Saba´a AlKair: buenos días.(árabe)

Habiba: querida (árabe)

Hafsa: Leona Joven/pequeña (Árabe Saudí. En el árabe egipcio, su connotación alude a "prostituta, mujer de la calle". Por eso a Marah le fastidia tanto que Algol la llame así).

Ti Kanis: ¿Cómo estás? (Griego)

Maktub: predestinado; ya estaba escrito. (Árabe)

Ma´a ElSalama: Adiós. (Árabe)

Lala: precediendo el nombre de una mujer, significa "señora". (Árabe)

Xenia: Leyes griegas antiguas de hospitalidad que seguían con connotaciones religiosas, pues un visitante desconocido que pidiera posada o ayuda podría tratarse de un dios o criatura espiritual.
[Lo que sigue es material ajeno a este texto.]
===== config.mk =====
export PLATFORM = sky130hd
export DESIGN_NAME = trace_arbiter
export DESIGN_NICKNAME = d
export VERILOG_FILES = /design/src/rtl/trace_pkg.sv /design/src/rtl/trace_arbiter.sv
export SDC_FILE = /design/constraint.sdc
export NUM_CORES = 1
export LEC_CHECK = 0
export ABC_CLOCK_PERIOD_IN_PS = 6100
export BUFFER_PORTS_ARGS = -buffer_cell sky130_fd_sc_hd__clkbuf_2
export CORE_AREA = 5 5 172 174
export DETAILED_ROUTE_END_ITERATION = 10
export DIE_AREA = 0 0 177 179
export HOLD_SLACK_MARGIN = 0.03
export PLACE_DENSITY_LB_ADDON = 0.3
export RECOVER_POWER = 50
export SLEW_MARGIN = 20
export SYNTH_ARGS = -nofsm -noshare
export SYNTH_HDL_FRONTEND = slang
export SYNTH_SLANG_ARGS = --single-unit

===== constraint.sdc =====
create_clock -name clk -period 6.1 [get_ports clk]
set_input_delay 0.915 -clock clk [delete_from_list [all_inputs] [get_ports clk]]
set_output_delay 0.915 -clock clk [all_outputs]
set_load 0.02 [all_outputs]

===== src/rtl/trace_pkg.sv =====
package trace_pkg;

   // Lane counts
   localparam int issue_width  = 2;
   localparam int commit_width = 2;

   // Shadow ROB geometry with one bank per commit lane
   localparam int bank_bits      = 1;
   localparam int rob_depth_bits = 3;
   localparam int rob_depth      = 1 << rob_depth_bits;
   localparam int push_size_bits = $clog2(issue_width + 1);

   localparam int num_irq = 8;

   // Trace memory
   localparam int trace_depth_bits = 6;
   localparam int trace_depth      = 1 << trace_depth_bits;

   // Writers are lane 0, lane 1 and irq
   localparam int num_writers = 3;
   localparam int writer_bits = $clog2(num_writers);
   localparam int irq_writer  = num_writers - 1;

   typedef logic [31:0]                 insn_t;
   // Word address whose byte address is {pc, 2'b00}
   typedef logic [29:0]                 pc_t;
   typedef logic [4:0]                  lrf_addr_t;
   typedef logic [31:0]                 data_t;
   typedef logic [rob_depth_bits-1:0]   rob_id_t;
   typedef logic [bank_bits-1:0]        bank_t;
   typedef logic [num_irq-1:0]          irq_vec_t;
   typedef logic [trace_depth_bits-1:0] trace_addr_t;
   typedef logic [15:0]                 cnt_t;

   typedef enum logic {
      rec_commit = 1'b0,
      rec_irq    = 1'b1
   } rec_kind_t;

   typedef struct packed {
      rec_kind_t kind;
      logic      lane;
      logic      excp;
      logic      we;
      lrf_addr_t waddr;
      pc_t       pc;
      insn_t     insn;
      data_t     wdata;
      irq_vec_t  irr;
   } trace_rec_t;

   typedef struct packed {
      logic      fire;
      logic      excp;
      pc_t       pc;
      logic      we;
      lrf_addr_t waddr;
      data_t     wdata;
   } commit_lane_t;

   typedef struct packed {
      bank_t   bank;
      rob_id_t id;
   } rob_push_t;

endpackage


===== src/rtl/trace_arbiter.sv =====
`timescale 1ns/1ps

module trace_arbiter
(
   input  logic                                                 clk,
   input  logic                                                 rst,
   input  logic [trace_pkg::num_writers-1:0]                    req,
   input  trace_pkg::trace_rec_t [trace_pkg::num_writers-1:0]   rec_in,
   output logic [trace_pkg::num_writers-1:0]                    grant,
   output logic                                                 wr_en,
   output trace_pkg::trace_rec_t                                wr_rec
);

   // Writer with the highest priority next
   logic [trace_pkg::writer_bits-1:0] rr_ptr;
   logic [trace_pkg::writer_bits-1:0] win;
   logic                              found;

   always_comb
   begin
      int idx;
      grant = '0;
      win   = rr_ptr;
      found = 1'b0;
      for (int k = 0; k < trace_pkg::num_writers; k++)
      begin
         idx = (int'(rr_ptr) + k) % trace_pkg::num_writers;
         if (req[idx] && !found)
         begin
            grant[idx] = 1'b1;
            win        = trace_pkg::writer_bits'(idx);
            found      = 1'b1;
         end
      end
   end

   assign wr_en  = found;
   assign wr_rec = rec_in[win];

   always_ff @(posedge clk)
   begin
      if (rst)
      begin
         rr_ptr <= '0;
      end
      else if (found)
      begin
         // Step past the winner
         if (win == trace_pkg::writer_bits'(trace_pkg::num_writers - 1))
         begin
            rr_ptr <= '0;
         end
         else
         begin
            rr_ptr <= win + 1'b1;
         end
      end
   end

endmodule


### Yosys cells after proc, flatten, opt, wreduce, memory -nomap -nowiden

Cells that the tools add are included.

* register bits after elaboration: 2
* output and inout bits: 115

* $lt $le $gt $ge: 7
* equality and inequality tests: 1
* multiplexer cells: 27
* add/sub/neg operators: 3
* reductions and logical operators: 7
* bitwise operators: 2
* divide/modulo/power cells: 3

Operators by type and width (count)
* 111-bit binary-select mux with 2-bit select: 1
* 111-bit 2-to-1 mux: 1
* 32-bit by 1-bit >= comparator with 1-bit output, second input constant: 3
* 32-bit by 4-bit less-than comparator with 1-bit output, second input constant: 3
* 32-bit by 3-bit remainder unit with 32-bit output, second input constant: 2
* 3-bit by 3-bit remainder unit with 32-bit output, second input constant: 1
* 1-bit 2-to-1 mux: 12
* 3-bit 2-to-1 mux: 3
* 2-bit 2-to-1 mux: 4
* 1-bit binary-select mux with 2-bit select: 3
* 1-bit demux with 2-bit select: 3
* 3-bit bitwise OR: 2
* 1-bit logical AND: 5
* 2-bit by 1-bit adder with 3-bit output, second input constant: 1
* 2-bit by 2-bit adder with 3-bit output, second input constant: 1
* 2-bit by 3-bit less-than comparator with 1-bit output, second input constant: 1
* 2-bit by 1-bit adder with 2-bit output, second input constant: 1
* 2-bit == test, second input constant: 1
* 1-bit logical NOT: 2

### Longest topological paths before layout

Gate-level depths: netlist (run 1).

* word-level depth: 13
* mapped depth: 11
* gate-level depth less buffers: 7

### Worst setup path after synthesis (run 1)

Ideal clock, no wire load.

* path type: input -> output
* start point: input port req[1] in the netlist's numbering
* end point: output port wr_rec[100] in the netlist's numbering
* required time: 5.185 ns
* arrival time: 2.843 ns
* path buffers: 4
* path slack: 2.342 ns
* stages: 9
* cells stage by stage: clkbuf_1 mux2i_1 mux2i_1 buf_2 nand2_1 buf_2 clkbuf_1 a311oi_2 o22ai_1

RTL lines
* start, declared: line trace_arbiter.sv:7 `input logic [trace_pkg::num_writers-1:0] req,`
* end, declared: line trace_arbiter.sv:11 `output trace_pkg::trace_rec_t wr_rec`

==> run metrics, run 1 <==
Filler cells=about 3100; die width=~180 um; Initial Util=about 22%; top-area cell type share of the netlist area=19.3%; Detail Placement HPWL=23800 um; CP max stage cell=and2_2; PortBufs=~450; Die ar.=about 32000 um2; via count=9511; pin count of the biggest net entering global routing=~230; number of flip-flops in the largest register=2; drt drc=0; CP endpoint kind=output port; vias in the first global route=8887; RSZ-0062 raised after global routing=false; Synth cell types=39; CTS root buf=clkbuf_16; Setup CP Type=reg2out; Detailed Route WL=about 34000 um; Req. time, crit path=around 5.2 ns; crit path max fanout=94; ANT nets after route=0; fmax=approximately 190 MHz; Crit Reg-Reg Startpoint=rr_ptr[0]; actual transition at the worst max-transition pin=just under 2 ns; CTS Buf Count=3; hold buffers post-CTS=0; Die Height=179 um; Most flops, register=rr_ptr; via/cell ratio=5.96; Syn Nets=between 1000 and 1500; period utilization=about 88%; fraction of layout cells with a size suffix above 1=a little over two fifths; Final Hold Vio Count=0; Fin Setup TNS=0 ns; DP Area=approximately 8500 um2; Setup Buffers After CTS=0; multi-input logic area=between 5000 and 6000 um2; final clock skew=0.00172 ns; biggest regs=rr_ptr x2; count of final setup violators=0; worst rel slew slack=-28.8%; Rows=just over 60; Synth area leaders=a311oi_2 (19%), o211ai_1 (14%), nor4_1 (11%); Worst EP arrival=~4.4 ns; Cells after Synth=917; Syn Area/Cell=between 6 and 7 um2; peak supply drop=about 0.0009 V; status=complete, but fails checks; HP Class=reg2reg; GR Overflow Total=0; synthesis-to-finish area growth=37.0%; Leakage Power=about 0.0035 uW; Worst-path clk slew=roughly 0.030 ns; post-cts gate resize count=0; Critical Path Source Type=flip-flop; power density cells=about 850 nW/um2; Clock Latency Late Sink=about 0.22 ns; clock period minus worst slack=~5.4 ns; CTS tree=done; EDFF count, synth=0; Avg WL per Cell=21.4 um; Nets=approximately 1600; Max Cap Violations=1; largest area contributor in the netlist=a311oi_2; clk sinks=2; crit-path max cell delay=between 1 and 1.5 ns; CTS H-tree depth=1; Synth Warn #=0; gr usage total=19.1%; count of pins over their slew limit=95; register area=roughly 40 um2; Seq cells post-synth=2; Synth Cell Area=between 6000 and 7000 um2; Commonest cells post-synth=clkbuf_1 (152), nor4_1 (113); failing checks=capacitance limit, slew limit; hold_sp=rr_ptr[1]; core area=about 28000 um2; post-synthesis sequential area ratio=less than 1%; Min Hold Slack=0.592 ns; Critical Path Start=rr_ptr[0]; first-pass GRT wire length=50600 um; top-count cell post-synth=clkbuf_1; boundary pin count=453; CTS max path bufs=2; First-pass DRT Iterations=5; ys async rst share=0%; routability cong.=0.870; design area=between 8000 and 9000 um2; fin util=a little under a third; cell with the most instances on the worst path=inv_1; worst path cell trace=inv_1 -> ha_1 -> inv_1 -> mux2_2 -> o2111ai_4 -> and2_2 -> buf_4 -> o22ai_1 -> clkbuf_1; initial antenna violation count=2; Post-synth top flop=dfxtp_1; Iter 0 DRT Violations=a little under 800
==> area by class of cell <==
type                            instances  share of cell area, %
Multi-Input combinational cell        732                   64.7
Timing Repair Buffer                  472                   28.0
Tap cell                              378                   5.55
Clock buffer                            3                  0.881
Sequential cell                         2                  0.470
Inverter                                7                  0.323
Antenna cell                            2                 0.0588
==> metrics by stage <==
| stage | worst slack (ns) | total power (uW) | cells |
|---|---|---|---|
| detailed placement | 1.04 | 7310 | 1591 |
| global placement | 1.10 | 7280 | 1591 |
| floorplan | 2.34 | 5280 | 917 |
| finish | 0.750 | 7250 | 1596 |
| global route | 0.444 | 7770 | 1596 |
| CTS | 0.970 | 7420 | 1594 |
==> cell usage in the layout, fill, tap and decap left out, types with 2 or more instances in the layout <==
cell type | Yosys | routed
clkbuf_2 | 0 | 399
mux2i_1 | 4 | 3
diode_2 | 0 | 2
dfxtp_1 | 2 | 2
clkbuf_1 | 152 | 53
nor4_1 | 113 | 113
and3_1 | 112 | 112
inv_1 | 7 | 6
nor2_1 | 3 | 3
a21oi_1 | 4 | 3
buf_4 | 1 | 16
nand2_1 | 5 | 3
nand3_1 | 112 | 112
nand3b_1 | 4 | 4
ha_1 | 4 | 4
nor2b_1 | 4 | 3
nand2b_1 | 6 | 6
a311oi_2 | 80 | 80
nor3_1 | 2 | 2
clkbuf_16 | 0 | 3
buf_12 | 0 | 3
a311oi_1 | 31 | 31
mux2_2 | 2 | 2
o21ai_0 | 5 | 5
nand2_4 | 0 | 2
o211ai_1 | 112 | 112
o22ai_1 | 112 | 112
o41ai_1 | 2 | 2
==> routing by layer <==
metal	GRT usage, %	vias to the layer above	wire [um]
li1	-	4476	-
met1	23.8	4585	13600
met2	34.7	407	17300
met3	3.27	43	2520
met4	4.00	0	724
met5	0	-	0
==> report_power, final <==
part	total [uW]	switching, uW	internal, uW
Sequential	33.6	13.5	20.1
Clock	97.2	13.9	83.3
Combinational	7120	4900	2230
Total	7250	4920	2330
==> final timing paths <==
path                  to  slack [ns]  cells after the start
max          wr_rec[103]        0.75                      9
min            rr_ptr[1]        0.59                      2
max reg2reg    rr_ptr[1]        2.25                      7
min reg2reg    rr_ptr[1]        0.59                      2
==> logic make-up (layout without fill, tap and decap cells) <==
family                     count (synthesis)  in the layout  share of synthesized area, %
muxes                                      6              6                          1.01
adders and majority gates                  4              4                         0.805
DFF                                        2              2                         0.644
AOI/OAI and AO/OA                        355            355                          50.6
buffers and inverters                    183            482                          12.3
and+or+nand+nor                          367            367                          34.6
other                                      0              2                             0
==> worst max-delay path, delay by kind of cell (launching register included) <==
| kind | cells | cell delay [ns] |
|---|---|---|
| fa+ha+maj | 1 | 0.56 |
| mux | 1 | 0.37 |
| compound gates | 2 | 0.32 |
| buf+inv | 4 | 0.92 |
| simple gates | 1 | 1.48 |
| flops | 1 | 0.50 |
Note: power is estimated with default switching activity, not from simulation.
==> run 2, diff against run 1 <==
- ABC_AREA: default -> 1
- CELL_PAD_IN_SITES_DETAIL_PLACEMENT: default -> 1
- CELL_PAD_IN_SITES_GLOBAL_PLACEMENT: default -> 1
- CORE_AREA: 5 5 172 174 -> 2 2 174 176
- DIE_AREA: 0 0 177 179 -> 0 0 176 178
==> run 2 against run 1 <==
  * The run now ends clean
  * Register-to-register slack improved by 0.89 ns
  * Flip-flop and latch count unchanged
  * Utilization decreased by 9.1 points
  * Clock skew increased by 0.00051 ns
  * Critical path depth increased by 5
  * Setup slack improved by 0.23 ns
  * Synthesized area decreased by 38%
==> run metrics, run 2 <==
status=finished clean (was complete, but fails checks); ANT nets after route=0 (unchanged); Clock Latency Late Sink=0.22 ns (about the same); drt drc=0 (unchanged); routability cong.=0.802 (was 0.870); Detail Placement HPWL=19100 um (was 23800 um); via/cell ratio=3.83 (was 5.96); WP buf/inv=4 (unchanged); Top delay family on crit path=simple AND/OR/NAND/NOR gates (unchanged); most frequent cells in the layout=nand2_1 (466), clkbuf_2 (400), inv_1 (230), nand3_1 (129), clkbuf_1 (52) (was clkbuf_2 (399), nor4_1 (113)); worst rel slew slack=15.5% (was -28.8%); final clock skew=0.00222 ns (was 0.00172 ns); crit path max fanout=57 (was 94); number of diodes=0 (was 2); worst hold stages=4 (was 2); Final Hold Vio Count=0 (unchanged); Register-to-Register Path Depth=14 (was 7); Seq cells post-synth=2 (unchanged); Rows=63 (was 61); Crit path depth=14 (was 9); First-pass DRT Iterations=4 (was 5); Post-synth top flop=dfxtp_1 (unchanged); post-synthesis sequential area ratio=1.04% (was 0.644%); worst path cell trace=inv_1 -> ha_1 -> inv_1 -> nand2_1 -> nand3_1 -> nand2_2 -> nand2_1 -> nand2_1 -> nand3_1 -> and2_2 -> buf_4 -> nand3_1 -> nand2_1 -> clkbuf_2 (was inv_1 -> ha_1 -> inv_1 -> mux2_2 -> o2111ai_4 -> and2_2 -> buf_4 -> o22ai_1 -> clkbuf_1); initial antenna violation count=0 (was 2); core area=29400 um2 (was 27600 um2); Commonest cells post-synth=nand2_1 (466), inv_1 (229), nand3_1 (129) (was clkbuf_1 (152), nor4_1 (113)); Initial Util=13.0% (was 22.5%); number of flip-flops in the largest register=2 (unchanged); fmax=195 MHz (was 187 MHz); crit-path max cell delay=0.94 ns (was 1.48 ns); synthesis-to-finish area growth=66.4% (was 37.0%); top-count cell post-synth=nand2_1 (was clkbuf_1); largest area contributor in the netlist=nand2_1 (was a311oi_2); multi-input logic area=2630 um2 (was 5510 um2); Synth Cell Area=3830 um2 (was 6220 um2); biggest regs=rr_ptr x2 (unchanged); M2 GR Usage=25.5% (was 34.7%); global routing's busiest layer=met2 (unchanged); Critical Path Source Type=flip-flop (unchanged); CTS max path bufs=2 (unchanged); EDFF count, synth=0 (unchanged); via count=6565 (was 9511); ys async rst share=0% (unchanged); Synth area leaders=nand2_1 (46%), inv_1 (22%), nand3_1 (17%) (was a311oi_2 (19%), o211ai_1 (14%), nor4_1 (11%)); CTS root buf=clkbuf_16 (unchanged); PortBufs=452 (unchanged); clk sinks=2 (unchanged); Max Cap Violations=0 (was 1); vias in the first global route=6311 (was 8887); Filler cells=4176 (was 3139); Iter 0 DRT Violations=132 (was 781); Worst-path clk slew=0.03 ns (about the same); Fin Setup TNS=0 ns (unchanged); pin count of the biggest net entering global routing=58 (was 228); die width=176 um (was 177 um); gr usage total=13.2% (was 19.1%); most common cell after layout, fill and taps aside=nand2_1 (was clkbuf_2); period utilization=84.0% (was 87.7%); Synth Warn #=0 (unchanged); HP Class=reg2reg (unchanged); Nets=1666 (was 1560); Req. time, crit path=5.18 ns (about the same); boundary pin count=453 (unchanged); Setup CP Type=reg2out (unchanged); top-area cell type share of the netlist area=45.6% (was 19.3%); GR Overflow Total=0 (unchanged); Cells after Synth=909 (was 917); hold buffers post-CTS=0 (unchanged); Setup Buffers After CTS=0 (unchanged); Synth cell types=25 (was 39); Die ar.=31300 um2 (was 31700 um2); met1 routing resource usage after global routing=15.1% (was 23.8%); clock period minus worst slack=5.12 ns (was 5.35 ns); CTS Buf Count=3 (unchanged); RSZ-0062 raised after global routing=false (unchanged); Avg WL per Cell=13.2 um (was 21.4 um); Syn Area/Cell=4.22 um2 (was 6.78 um2); Most flops, register=rr_ptr (unchanged); count of final setup violators=0 (unchanged); CTS H-tree depth=1 (unchanged); count of pins over their slew limit=0 (was 95); actual transition at the worst max-transition pin=1.27 ns (was 1.93 ns); first-pass GRT wire length=33300 um (was 50600 um); CP endpoint kind=output port (unchanged); CP max stage cell=and2_2 (unchanged); CTS tree=done (unchanged); Syn Nets=1251 (was 1259); Die Height=178 um (was 179 um); M3 GR Usage=3.07% (was 3.27%); register area=40.0 um2 (unchanged); Worst EP arrival=4.21 ns (was 4.44 ns); cell with the most instances on the worst path=nand2_1 (was inv_1); Detailed Route WL=22600 um (was 34100 um); post-cts gate resize count=0 (unchanged); fraction of layout cells with a size suffix above 1=32.1% (was 42.4%)
## run 2: changes by cell type after synthesis, moves of 80 or more
cell | previous run | this run
nand2_1 | 5 | 466
and3_1 | 112 | 0
clkbuf_1 | 152 | 5
a311oi_2 | 80 | 0
nor4_1 | 113 | 0
o22ai_1 | 112 | 0
inv_1 | 7 | 229
o211ai_1 | 112 | 1
## run 2: cell type report
| type | count | share of cell area (%) |
|---|---|---|
| inverter | 233 | 13.7 |
| timing repair buffer | 459 | 35.6 |
| multi-input combinational | 625 | 41.2 |
| tap | 390 | 7.65 |
| sequential | 2 | 0.627 |
| clock buffer | 3 | 1.18 |
## run 2: per-stage QoR
step                      hold slack (ns)  utilization [%]  std cells  instance area, um2  setup WS (ns)
final                               0.700             21.7       1712                6380          0.975
after global routing                0.768             21.7       1712                6380          0.604
after CTS                           0.714             21.9       1712                6450           1.25
after detailed placement            0.689             21.7       1709                6370           1.45
after global placement              0.659             21.7       1709                6370           1.48
after floorplan                     0.610                -        909                3830           2.89
## run 2: final timing paths
check | end | slack [ns] | startpoint
max reg2reg | rr_ptr[1] | 3.14 | rr_ptr[0]
min reg2reg | rr_ptr[1] | 0.70 | rr_ptr[1]
min | rr_ptr[1] | 0.70 | rr_ptr[1]
max | wr_rec[81] | 0.98 | rr_ptr[0]
## run 2: layer usage
layer,up-vias,share of wire [%]
li1,3416,-
met4,0,0.78
met5,-,0
met2,288,51
met1,2851,39
met3,10,8.6
## run 2: worst min-delay path: stages, from the launching register on
cell and delay [ns]:
dfxtp_1 0.32, inv_1 0.11, nor2_1 0.06, nor2_1 0.11, nor2_1 0.04
## run 2: cells by family after synthesis
family | after synthesis | share of synthesized area (%)
adders and majority gates | 4 | 1.31
buffers and inverters | 282 | 30.9
AOI/OAI and AO/OA | 6 | 1.17
DFF | 2 | 1.04
and+or+nand+nor | 615 | 65.6
Power of run 2 is left out: the tool's default activity adds up to more than one toggle a clock period on the data nets, which glitch-free logic cannot reach.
Básicamente se trataba de ciertas reglas y rituales, una familia debía admitir siempre a quien pidiera posada y no hacerle daño de ninguna clase a su huesped y ayudarle en la medida de sus posibilidades. A cambio, el visitante debía comportarse con decoro, ayudar a su anfitrión en la medida de sus posibilidades, no hacerle daño ni a él ni a su familia, y dejar la casa lo más rapidamente posible. El seguir las leyes de la Xenia era un indicativo del honor de un hombre y su linaje familiar. Todo el problema de la Guerra de Troya fué causado básicamente porque Paris, al raptar a Helena de Esparta, infringió las leyes de hospitalidad y atrajo una maldición sobre su familia y su país.